◆ **What is expected**
Using the listing below, extract each line that has the word "reset" in it.

◆ **Stored data**
-- Opening Marker --

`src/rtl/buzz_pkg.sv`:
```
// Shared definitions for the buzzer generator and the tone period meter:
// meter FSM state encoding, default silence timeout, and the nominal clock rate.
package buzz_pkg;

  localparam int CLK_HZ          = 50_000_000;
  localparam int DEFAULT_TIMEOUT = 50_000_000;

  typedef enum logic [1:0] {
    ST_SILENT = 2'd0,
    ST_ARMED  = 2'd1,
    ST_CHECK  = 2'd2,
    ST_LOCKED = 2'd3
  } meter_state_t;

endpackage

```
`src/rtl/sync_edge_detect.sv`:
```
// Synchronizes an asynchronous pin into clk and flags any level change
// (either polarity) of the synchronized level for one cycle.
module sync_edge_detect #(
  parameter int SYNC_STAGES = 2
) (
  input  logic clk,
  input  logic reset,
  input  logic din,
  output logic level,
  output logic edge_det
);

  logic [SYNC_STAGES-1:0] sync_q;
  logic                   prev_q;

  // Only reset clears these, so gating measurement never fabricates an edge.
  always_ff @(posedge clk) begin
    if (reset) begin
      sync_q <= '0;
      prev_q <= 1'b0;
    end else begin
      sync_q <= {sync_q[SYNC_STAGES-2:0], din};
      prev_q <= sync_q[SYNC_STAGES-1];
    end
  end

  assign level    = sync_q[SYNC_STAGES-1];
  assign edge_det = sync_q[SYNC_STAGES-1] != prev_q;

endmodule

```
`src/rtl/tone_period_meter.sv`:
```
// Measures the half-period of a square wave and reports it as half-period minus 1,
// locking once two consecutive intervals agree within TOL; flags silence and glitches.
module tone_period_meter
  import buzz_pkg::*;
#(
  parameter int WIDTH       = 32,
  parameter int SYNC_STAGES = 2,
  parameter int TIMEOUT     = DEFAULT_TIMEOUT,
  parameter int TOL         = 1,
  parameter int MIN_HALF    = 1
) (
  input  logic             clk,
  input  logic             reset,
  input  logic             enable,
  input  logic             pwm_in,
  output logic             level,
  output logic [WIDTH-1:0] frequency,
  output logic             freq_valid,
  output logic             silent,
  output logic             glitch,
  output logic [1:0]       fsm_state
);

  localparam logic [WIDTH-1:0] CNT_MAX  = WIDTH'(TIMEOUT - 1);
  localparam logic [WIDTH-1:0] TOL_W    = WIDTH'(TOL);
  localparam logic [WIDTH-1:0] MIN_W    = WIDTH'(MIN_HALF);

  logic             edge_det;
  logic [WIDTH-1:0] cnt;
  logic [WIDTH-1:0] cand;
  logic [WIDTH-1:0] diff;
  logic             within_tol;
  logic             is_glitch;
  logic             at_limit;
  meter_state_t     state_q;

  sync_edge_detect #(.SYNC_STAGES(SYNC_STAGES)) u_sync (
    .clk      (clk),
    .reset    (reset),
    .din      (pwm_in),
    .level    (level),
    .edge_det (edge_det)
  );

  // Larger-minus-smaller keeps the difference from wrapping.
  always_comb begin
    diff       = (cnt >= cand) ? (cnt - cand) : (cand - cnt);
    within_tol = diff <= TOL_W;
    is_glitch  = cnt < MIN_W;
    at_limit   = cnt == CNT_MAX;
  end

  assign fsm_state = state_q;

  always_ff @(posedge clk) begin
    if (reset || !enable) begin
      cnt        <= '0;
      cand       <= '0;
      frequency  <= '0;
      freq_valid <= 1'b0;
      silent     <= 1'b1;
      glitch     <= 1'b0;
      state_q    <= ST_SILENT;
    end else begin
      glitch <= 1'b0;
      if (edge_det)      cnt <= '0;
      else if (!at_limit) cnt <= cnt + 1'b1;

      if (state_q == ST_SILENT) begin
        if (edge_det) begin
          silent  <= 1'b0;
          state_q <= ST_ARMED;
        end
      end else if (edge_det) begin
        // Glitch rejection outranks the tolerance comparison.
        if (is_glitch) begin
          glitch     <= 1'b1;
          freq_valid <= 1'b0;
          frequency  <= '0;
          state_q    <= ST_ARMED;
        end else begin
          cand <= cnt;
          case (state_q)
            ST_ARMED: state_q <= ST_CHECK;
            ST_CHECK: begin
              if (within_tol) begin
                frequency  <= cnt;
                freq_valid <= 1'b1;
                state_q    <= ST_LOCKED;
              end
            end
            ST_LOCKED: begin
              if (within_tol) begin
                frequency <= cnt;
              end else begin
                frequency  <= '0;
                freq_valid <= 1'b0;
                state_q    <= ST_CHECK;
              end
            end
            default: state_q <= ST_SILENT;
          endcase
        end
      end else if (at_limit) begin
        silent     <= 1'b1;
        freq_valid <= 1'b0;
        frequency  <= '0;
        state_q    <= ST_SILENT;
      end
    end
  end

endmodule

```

-- Closing Marker --

◆ **Result of the task**
  input  logic reset,
  // Only reset clears these, so gating measurement never fabricates an edge.
    if (reset) begin
  input  logic             reset,
    .reset    (reset),
    if (reset || !enable) begin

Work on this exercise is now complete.